That which has been blasted violently out of a volcano, and becomes airborne. Tephra does not include gasses, only solid materials. Occasionally the term tephra will be used to exclude ash, but this is uncommon. Underwater volcanoes can be said to have tephra too.

Tephra is often categorized by size:

  • Blocks: Tephra that measures more than 64mm on its longest side. These are rocks blasted up by the explosion, not flaming balls of magma. They are part of the Earth's crust that has been blown off by the force of the explosion. Blocks are also often formed when water spills into a volcanic vent, and the resulting explosion of steam blasts chunks of rock into the air.
  • Volcanic bombs: globs of magma greater than 64mm. These are still somewhat fluid ('partially or entirely plastic') when they leave the vent, and come in many shapes, from spherical to long ribbons. (These are sometimes called lava bombs.)
  • Lapilli: (singular is lapillus) 2 to 64mm in diameter, these include both small rocks from the crust and small globs of molten magma. Most cinders will also fall into this category.
  • Ash: particles less than 2mm. Some lapilli are actually formed from ash that has clumped together, and tuff is rock formed from volcanic ash, so we have to be careful to avoid confusion; when we speak of tephra, ash is composed of independent, unclumped particles. Once it's on the ground, ash refers to that which was once only small particles, whatever form it is in now. Volcanic ash is not the same as the ashes you make when you burn wood in a fire; it is made up of small particles of rock and volcanic glass.
In addition to these there are other classifications based on type of rock (scoria, pumice, reticulite, etc.) and forms (volcanic bombs may be categorized into a number of forms, including breadcrust bombs, spindle bombs, and cow-dung bombs, among others).

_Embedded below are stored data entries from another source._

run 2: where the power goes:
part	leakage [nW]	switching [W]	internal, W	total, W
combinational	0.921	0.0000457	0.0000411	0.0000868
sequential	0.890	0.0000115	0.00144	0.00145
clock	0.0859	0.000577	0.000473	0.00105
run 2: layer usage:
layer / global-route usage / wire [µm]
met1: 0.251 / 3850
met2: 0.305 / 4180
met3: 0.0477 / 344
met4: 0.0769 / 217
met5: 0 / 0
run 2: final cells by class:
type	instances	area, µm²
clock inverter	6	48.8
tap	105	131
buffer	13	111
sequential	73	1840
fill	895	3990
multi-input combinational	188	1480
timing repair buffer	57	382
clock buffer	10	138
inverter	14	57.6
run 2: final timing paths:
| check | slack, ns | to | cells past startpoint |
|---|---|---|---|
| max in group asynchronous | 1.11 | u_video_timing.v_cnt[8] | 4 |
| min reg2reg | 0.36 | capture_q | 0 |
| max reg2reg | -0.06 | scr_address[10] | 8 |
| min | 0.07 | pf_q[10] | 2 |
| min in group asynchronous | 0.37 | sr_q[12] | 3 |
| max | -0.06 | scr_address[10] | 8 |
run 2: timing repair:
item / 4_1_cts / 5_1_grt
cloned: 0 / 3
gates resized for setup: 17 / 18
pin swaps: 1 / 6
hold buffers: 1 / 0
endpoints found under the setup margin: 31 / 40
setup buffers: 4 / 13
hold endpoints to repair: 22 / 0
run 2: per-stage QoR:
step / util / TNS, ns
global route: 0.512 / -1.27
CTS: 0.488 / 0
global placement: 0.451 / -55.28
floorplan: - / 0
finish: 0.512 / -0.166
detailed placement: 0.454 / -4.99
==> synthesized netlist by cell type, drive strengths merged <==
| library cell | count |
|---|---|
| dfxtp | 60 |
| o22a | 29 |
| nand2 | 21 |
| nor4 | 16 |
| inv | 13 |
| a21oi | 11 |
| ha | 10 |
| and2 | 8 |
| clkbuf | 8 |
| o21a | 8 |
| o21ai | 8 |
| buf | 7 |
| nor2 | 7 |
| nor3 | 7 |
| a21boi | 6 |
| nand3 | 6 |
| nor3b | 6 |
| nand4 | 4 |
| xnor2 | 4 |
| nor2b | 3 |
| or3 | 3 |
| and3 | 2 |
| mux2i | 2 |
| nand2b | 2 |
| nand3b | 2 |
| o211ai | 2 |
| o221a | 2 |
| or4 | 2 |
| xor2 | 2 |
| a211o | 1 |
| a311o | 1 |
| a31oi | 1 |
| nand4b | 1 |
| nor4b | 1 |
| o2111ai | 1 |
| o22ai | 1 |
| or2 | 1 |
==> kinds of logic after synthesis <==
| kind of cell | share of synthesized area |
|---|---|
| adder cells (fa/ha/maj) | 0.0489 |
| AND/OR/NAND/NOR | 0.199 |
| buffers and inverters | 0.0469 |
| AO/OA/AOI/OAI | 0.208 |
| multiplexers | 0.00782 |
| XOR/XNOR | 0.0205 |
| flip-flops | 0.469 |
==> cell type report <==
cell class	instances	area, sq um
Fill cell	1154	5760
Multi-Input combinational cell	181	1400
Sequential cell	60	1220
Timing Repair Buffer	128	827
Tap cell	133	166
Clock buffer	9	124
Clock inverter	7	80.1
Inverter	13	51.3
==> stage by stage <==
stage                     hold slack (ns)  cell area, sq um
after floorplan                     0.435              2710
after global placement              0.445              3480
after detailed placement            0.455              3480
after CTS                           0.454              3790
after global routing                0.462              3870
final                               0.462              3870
`config.mk`:
```
export PLATFORM = sky130hd
export DESIGN_NAME = vedic_div_16by8
export DESIGN_NICKNAME = d
export VERILOG_FILES = /design/src/rtl/vedic_div_16by8.sv
export SDC_FILE = /design/constraint.sdc
export NUM_CORES = 1
export LEC_CHECK = 0
export ABC_AREA = 1
export CAP_MARGIN = 20
export CORE_MARGIN = 2
export CORE_UTILIZATION = 53
export DETAILED_ROUTE_END_ITERATION = 10
export GPL_TIMING_DRIVEN = 0
export HOLD_SLACK_MARGIN = 0.05
export PLACE_DENSITY = 0.8
export SLEW_MARGIN = 25
export SYNTH_ARGS = -nofsm -noshare
export SYNTH_HDL_FRONTEND = slang
export SYNTH_SLANG_ARGS = --single-unit
```
`constraint.sdc`:
```
create_clock -name clk -period 1.8 [get_ports clk]
set_input_delay 0.36 -clock clk [delete_from_list [all_inputs] [get_ports clk]]
set_output_delay 0.36 -clock clk [all_outputs]
set_load 0.005 [all_outputs]
```
## src/rtl/matrix_stream_ctrl.sv

```systemverilog
// Stream front/back end for the 2x2 matrix core: collects 8 operand bytes, holds them for the
// core, then replays the four results. Optional out_last port enabled by MATRIX_STREAM_LAST_EN.
module matrix_stream_ctrl #(
   parameter int DW = 8,
   parameter int RW = 2 * DW
) (
   input  logic          clk,
   input  logic          rst_n,
   input  logic          in_valid,
   output logic          in_ready,
   input  logic [DW-1:0] in_data,
   input  logic          in_op,
   output logic          out_valid,
   input  logic          out_ready,
   output logic [RW-1:0] out_data,
`ifdef MATRIX_STREAM_LAST_EN
   output logic          out_last,
`endif
   output logic          busy,
   output logic          op_o,
   output logic [DW-1:0] a11_o,
   output logic [DW-1:0] a12_o,
   output logic [DW-1:0] a21_o,
   output logic [DW-1:0] a22_o,
   output logic [DW-1:0] b11_o,
   output logic [DW-1:0] b12_o,
   output logic [DW-1:0] b21_o,
   output logic [DW-1:0] b22_o,
   input  logic [RW-1:0] c11_i,
   input  logic [RW-1:0] c12_i,
   input  logic [RW-1:0] c21_i,
   input  logic [RW-1:0] c22_i
);

   typedef enum logic [1:0] {LOAD, CALC, SEND} state_t;

   state_t        state, state_nxt;
   logic [2:0]    cnt;
   logic [1:0]    idx;
   logic [DW-1:0] opr [8];
   logic [RW-1:0] res [4];
   logic          in_xfer, out_xfer;

   always_comb begin
      // NOTE: every output of this block gets a default first, so no path can infer a latch.
      state_nxt = state;
      in_ready  = 1'b0;
      out_valid = 1'b0;
      case (state)
         LOAD: begin
            in_ready = 1'b1;
            if (in_valid && cnt == 3'd7) state_nxt = CALC;
         end
         CALC: state_nxt = SEND;
         SEND: begin
            out_valid = 1'b1;
            if (out_ready && idx == 2'd3) state_nxt = LOAD;
         end
         default: state_nxt = LOAD;
      endcase
   end

   assign in_xfer  = in_valid && in_ready;
   assign out_xfer = out_valid && out_ready;
   assign out_data = res[idx];
   assign busy     = (cnt != 3'd0) || (state != LOAD);

`ifdef MATRIX_STREAM_LAST_EN
   assign out_last = out_valid && (idx == 2'd3);
`endif

   // NOTE: sequential state uses non-blocking assignments so every register samples pre-edge values.
   always_ff @(posedge clk or negedge rst_n) begin
      if (!rst_n) state <= LOAD;
      else        state <= state_nxt;
   end

   always_ff @(posedge clk or negedge rst_n) begin
      if (!rst_n) begin
         cnt  <= '0;
         idx  <= '0;
         op_o <= 1'b0;
         // NOTE: these small register arrays are reset on purpose: the core must see zero operands
         // and out_data must read zero after reset, so they cannot be left as plain RAM.
         for (int i = 0; i < 8; i++) opr[i] <= '0;
         for (int i = 0; i < 4; i++) res[i] <= '0;
      end else begin
         if (in_xfer) begin
            opr[cnt] <= in_data;
            cnt      <= cnt + 3'd1;
            if (cnt == 3'd0) op_o <= in_op;
         end
         // Core outputs are only trusted after the one-cycle settle in CALC.
         if (state == CALC) begin
            res[0] <= c11_i;
            res[1] <= c12_i;
            res[2] <= c21_i;
            res[3] <= c22_i;
         end
         if (out_xfer) idx <= idx + 2'd1;
      end
   end

   assign a11_o = opr[0];
   assign a12_o = opr[1];
   assign a21_o = opr[2];
   assign a22_o = opr[3];
   assign b11_o = opr[4];
   assign b12_o = opr[5];
   assign b21_o = opr[6];
   assign b22_o = opr[7];

endmodule

```
### src/rtl/cpu_pkg.sv
// cpu_pkg: shared CPU definitions.
//   - exe_cmd_e : execute-stage command encodings (any other code is a NOP)
//   - SR_N/SR_Z/SR_C/SR_V : bit positions inside the 4-bit status register
//   - add_ovf/sub_ovf : signed-overflow helpers that work on operand/result MSBs
package cpu_pkg;

    typedef enum logic [3:0] {
        CMD_NOP = 4'b0000,
        CMD_MOV = 4'b0001,
        CMD_ADD = 4'b0010,
        CMD_ADC = 4'b0011,
        CMD_SUB = 4'b0100,
        CMD_SBC = 4'b0101,
        CMD_AND = 4'b0110,
        CMD_ORR = 4'b0111,
        CMD_EOR = 4'b1000,
        CMD_MVN = 4'b1001
    } exe_cmd_e;

    localparam int unsigned SR_N = 3;
    localparam int unsigned SR_Z = 2;
    localparam int unsigned SR_C = 1;
    localparam int unsigned SR_V = 0;

    // Overflow on addition: operands agree in sign, result sign differs.
    function automatic logic add_ovf(input logic a_msb, input logic b_msb, input logic r_msb);
        return (a_msb == b_msb) && (r_msb != a_msb);
    endfunction

    // Overflow on subtraction: operands differ in sign, result sign differs from A.
    function automatic logic sub_ovf(input logic a_msb, input logic b_msb, input logic r_msb);
        return (a_msb != b_msb) && (r_msb != a_msb);
    endfunction

endpackage

### src/rtl/flag_gen.sv
// flag_gen: combinational ALU result and candidate NZCV flags.
// Ports:
//   exe_cmd  [3:0]       command code (cpu_pkg::exe_cmd_e, unknown codes = NOP)
//   val1     [WIDTH-1:0] operand A
//   val2     [WIDTH-1:0] operand B
//   sr_c, sr_v           registered C and V (carry-in for ADC/SBC, kept by non-arith ops)
//   alu_res  [WIDTH-1:0] operation result
//   flags    [3:0]       candidate {N,Z,C,V}
module flag_gen
    import cpu_pkg::*;
#(
    parameter int unsigned WIDTH = 32
) (
    input  logic [3:0]       exe_cmd,
    input  logic [WIDTH-1:0] val1,
    input  logic [WIDTH-1:0] val2,
    input  logic             sr_c,
    input  logic             sr_v,
    output logic [WIDTH-1:0] alu_res,
    output logic [3:0]       flags
);

    logic [WIDTH:0]   wide;
    logic [WIDTH-1:0] res;
    logic             c_flag;
    logic             v_flag;

    // Arithmetic is done one bit wider so bit WIDTH holds the carry (add)
    // or the borrow (subtract); C for subtraction is the inverted borrow.
    always_comb begin
        wide   = '0;
        res    = '0;
        c_flag = sr_c;
        v_flag = sr_v;
        case (exe_cmd)
            CMD_MOV: res = val2;
            CMD_MVN: res = ~val2;
            CMD_ADD, CMD_ADC: begin
                wide = {1'b0, val1} + {1'b0, val2};
                if (exe_cmd == CMD_ADC) begin
                    wide = wide + {{WIDTH{1'b0}}, sr_c};
                end
                res    = wide[WIDTH-1:0];
                c_flag = wide[WIDTH];
                v_flag = add_ovf(val1[WIDTH-1], val2[WIDTH-1], res[WIDTH-1]);
            end
            CMD_SUB, CMD_SBC: begin
                wide = {1'b0, val1} - {1'b0, val2};
                if (exe_cmd == CMD_SBC) begin
                    wide = wide - {{WIDTH{1'b0}}, ~sr_c};
                end
                res    = wide[WIDTH-1:0];
                c_flag = ~wide[WIDTH];
                v_flag = sub_ovf(val1[WIDTH-1], val2[WIDTH-1], res[WIDTH-1]);
            end
            CMD_AND: res = val1 & val2;
            CMD_ORR: res = val1 | val2;
            CMD_EOR: res = val1 ^ val2;
            default: res = '0;
        endcase
    end

    always_comb begin
        alu_res       = res;
        flags         = '0;
        flags[SR_N]   = res[WIDTH-1];
        flags[SR_Z]   = (res == '0);
        flags[SR_C]   = c_flag;
        flags[SR_V]   = v_flag;
    end

endmodule

### src/rtl/status_flag_unit.sv
// status_flag_unit: ALU status register (NZCV) with update priority and optional bypass.
// Ports:
//   clk, rst            clock, synchronous active-high reset
//   exe_cmd [3:0]       command code; val1/val2 [WIDTH-1:0] operands
//   s_en                request flag update from current operation
//   freeze              stall: blocks every SR write
//   flush               cancels the current operation's flag update
//   sr_wr_en, sr_wr_data[3:0]  direct SR write, wins over s_en
//   alu_res [WIDTH-1:0] combinational result
//   sr [3:0]            registered {N,Z,C,V}
//   sr_upd              high the cycle after an accepted SR write
//   sr_fwd [3:0]        with SR_BYPASS_EN defined: next-SR value (same cycle);
//                       otherwise equal to sr (registered only)
module status_flag_unit
    import cpu_pkg::*;
#(
    parameter int unsigned WIDTH = 32
) (
    input  logic             clk,
    input  logic             rst,
    input  logic [3:0]       exe_cmd,
    input  logic [WIDTH-1:0] val1,
    input  logic [WIDTH-1:0] val2,
    input  logic             s_en,
    input  logic             freeze,
    input  logic             flush,
    input  logic             sr_wr_en,
    input  logic [3:0]       sr_wr_data,
    output logic [WIDTH-1:0] alu_res,
    output logic [3:0]       sr,
    output logic             sr_upd,
    output logic [3:0]       sr_fwd
);

    logic [3:0] sr_q, sr_d;
    logic       sr_upd_q, sr_upd_d;
    logic [3:0] flags;

    // Carry-in comes from the registered SR only, so there is no loop
    // through the next-state logic.
    flag_gen #(
        .WIDTH(WIDTH)
    ) u_flag_gen (
        .exe_cmd (exe_cmd),
        .val1    (val1),
        .val2    (val2),
        .sr_c    (sr_q[SR_C]),
        .sr_v    (sr_q[SR_V]),
        .alu_res (alu_res),
        .flags   (flags)
    );

    always_comb begin
        sr_d     = sr_q;
        sr_upd_d = 1'b0;
        if (freeze) begin
            sr_d = sr_q;
        end else if (sr_wr_en) begin
            sr_d     = sr_wr_data;
            sr_upd_d = 1'b1;
        end else if (s_en && !flush) begin
            sr_d     = flags;
            sr_upd_d = 1'b1;
        end
    end

    always_ff @(posedge clk) begin
        if (rst) begin
            sr_q     <= '0;
            sr_upd_q <= 1'b0;
        end else begin
            sr_q     <= sr_d;
            sr_upd_q <= sr_upd_d;
        end
    end

    assign sr     = sr_q;
    assign sr_upd = sr_upd_q;

`ifdef SR_BYPASS_EN
    // Reset is folded in here because sr_d itself leaves reset to the register.
    assign sr_fwd = rst ? 4'b0000 : sr_d;
`else
    assign sr_fwd = sr_q;
`endif

endmodule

If the tephra is still molten when it hits the ground, it is referred to as spatter. Sometimes formations such as Pele's hair and limu o Pele may be considered tephra, although they form off of lava flows after the main eruption.

Once the tephra settles to the ground it may remain as individual bits of rubble, or may be compressed into various types of rock, such as tuff and breccia. Despite the general dullness of its definition, tephra is a word that geologists and volcanologists use quite a lot.


References:
http://volcano.und.edu/vwdocs/vwlessons/tephra/introduction.html
http://volcanoes.usgs.gov/Products/Pglossary/pglossary.html
Both of these sites have lots of great photos; you should check them out.

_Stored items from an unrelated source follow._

===== src/rtl/serial_frame_receiver_pkg.sv =====
// Shared types and constants for the serial frame receiver: FSM encodings,
// drop-cause codes, the default start-of-frame marker and a saturating counter helper.
package serial_frame_receiver_pkg;

    localparam logic [7:0] SOF_DEFAULT = 8'hAA;

    typedef enum logic [1:0] {
        ERR_NONE    = 2'd0,
        ERR_PARITY  = 2'd1,
        ERR_LENGTH  = 2'd2,
        ERR_TIMEOUT = 2'd3
    } err_code_e;

    typedef enum logic [2:0] {
        HUNT    = 3'd0,
        LEN     = 3'd1,
        PAYLOAD = 3'd2,
        CSUM    = 3'd3,
        DRAIN   = 3'd4
    } main_state_e;

    typedef enum logic {
        F_WAIT = 1'b0,
        F_ACK  = 1'b1
    } fetch_state_e;

    function automatic logic [15:0] sat_inc16(input logic [15:0] value);
        return (value == 16'hFFFF) ? value : value + 16'd1;
    endfunction

endpackage


===== src/rtl/serial_frame_receiver_if.sv =====
// Bus bundles: the byte link from the quick_rs232 receiver (master = UART side)
// and the payload byte stream towards the application (master = frame receiver).
interface rx_link_if;
    logic [7:0] rx_data;
    logic       rx_byte_received;
    logic       rx_err;
    logic       rx_read;

    modport master (output rx_data, output rx_byte_received, output rx_err, input rx_read);
    modport slave  (input rx_data, input rx_byte_received, input rx_err, output rx_read);
endinterface

interface byte_stream_if;
    logic [7:0] out_data;
    logic       out_valid;
    logic       out_ready;
    logic       out_last;

    modport master (output out_data, output out_valid, output out_last, input out_ready);
    modport slave  (input out_data, input out_valid, input out_last, output out_ready);
endinterface


===== src/rtl/serial_frame_receiver_byte_fetch.sv =====
// rx_read handshake towards quick_rs232: takes exactly one byte per
// rx_byte_received high period and hands it to the frame FSM with a one-cycle strobe.
module serial_byte_fetch
    import serial_frame_receiver_pkg::*;
(
    input  logic       clk,
    input  logic       rst,
    input  logic       enable,
    rx_link_if.slave   rx,
    output logic       byte_strobe,
    output logic [7:0] byte_data,
    output logic       byte_err
);

    fetch_state_e state_r, state_s;
    logic         rx_read_r, rx_read_s;
    logic         strobe_r, strobe_s;
    logic         err_r, err_s;
    logic [7:0]   data_r, data_s;

    // Next-state and handshake outputs; F_ACK always completes so rx_read never sticks high.
    always_comb begin
        state_s   = state_r;
        rx_read_s = rx_read_r;
        strobe_s  = 1'b0;
        data_s    = data_r;
        err_s     = err_r;
        case (state_r)
            F_WAIT: begin
                if (enable && rx.rx_byte_received) begin
                    state_s   = F_ACK;
                    rx_read_s = 1'b1;
                    strobe_s  = 1'b1;
                    data_s    = rx.rx_data;
                    err_s     = rx.rx_err;
                end else begin
                    rx_read_s = 1'b0;
                end
            end
            F_ACK: begin
                if (!rx.rx_byte_received) begin
                    state_s   = F_WAIT;
                    rx_read_s = 1'b0;
                end else begin
                    rx_read_s = 1'b1;
                end
            end
            default: begin
                state_s   = F_WAIT;
                rx_read_s = 1'b0;
            end
        endcase
    end

    // Fetch state and latched byte registers.
    always_ff @(posedge clk) begin
        if (rst) begin
            state_r   <= F_WAIT;
            rx_read_r <= 1'b0;
            strobe_r  <= 1'b0;
            data_r    <= 8'h00;
            err_r     <= 1'b0;
        end else begin
            state_r   <= state_s;
            rx_read_r <= rx_read_s;
            strobe_r  <= strobe_s;
            data_r    <= data_s;
            err_r     <= err_s;
        end
    end

    assign rx.rx_read  = rx_read_r;
    assign byte_strobe = strobe_r;
    assign byte_data   = data_r;
    assign byte_err    = err_r;

endmodule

Was this guide not nitpicky enough for you? Well, you're in luck! Here's the Encyclopedia of Geology's classification of pyroclastic materials. (The phi measurement refers to the Krumbein phi scale, which has not yet been noded. Note that it is a logarithmic scale, hence the oddities of the measurements.)

  • 3 phi (0.12 mm) and under -- very fine ash.
  • 3 to 1 phi (0.12-0.5 mm) -- fine ash.
  • 1 to 0 phi (0.5-1 mm) -- medium ash.
  • 0 to 1 phi (1-2 mm) -- coarse ash.
  • -1 to -3 phi (2-8 mm) -- fine lapilli.
  • -3 to -5 phi (8-32 mm) -- medium lapilli.
  • -5 to -6 (32-64 mm)-- coarse lapilli.
  • -6 phi and larger (64+ mm) -- blocks and bombs.
Encyclopedia of Geology Elsevier Academic Press, edited by Richard c. Selley, L. Robin M. Cocks {sic}, and Ian R. Pilmer. 2005.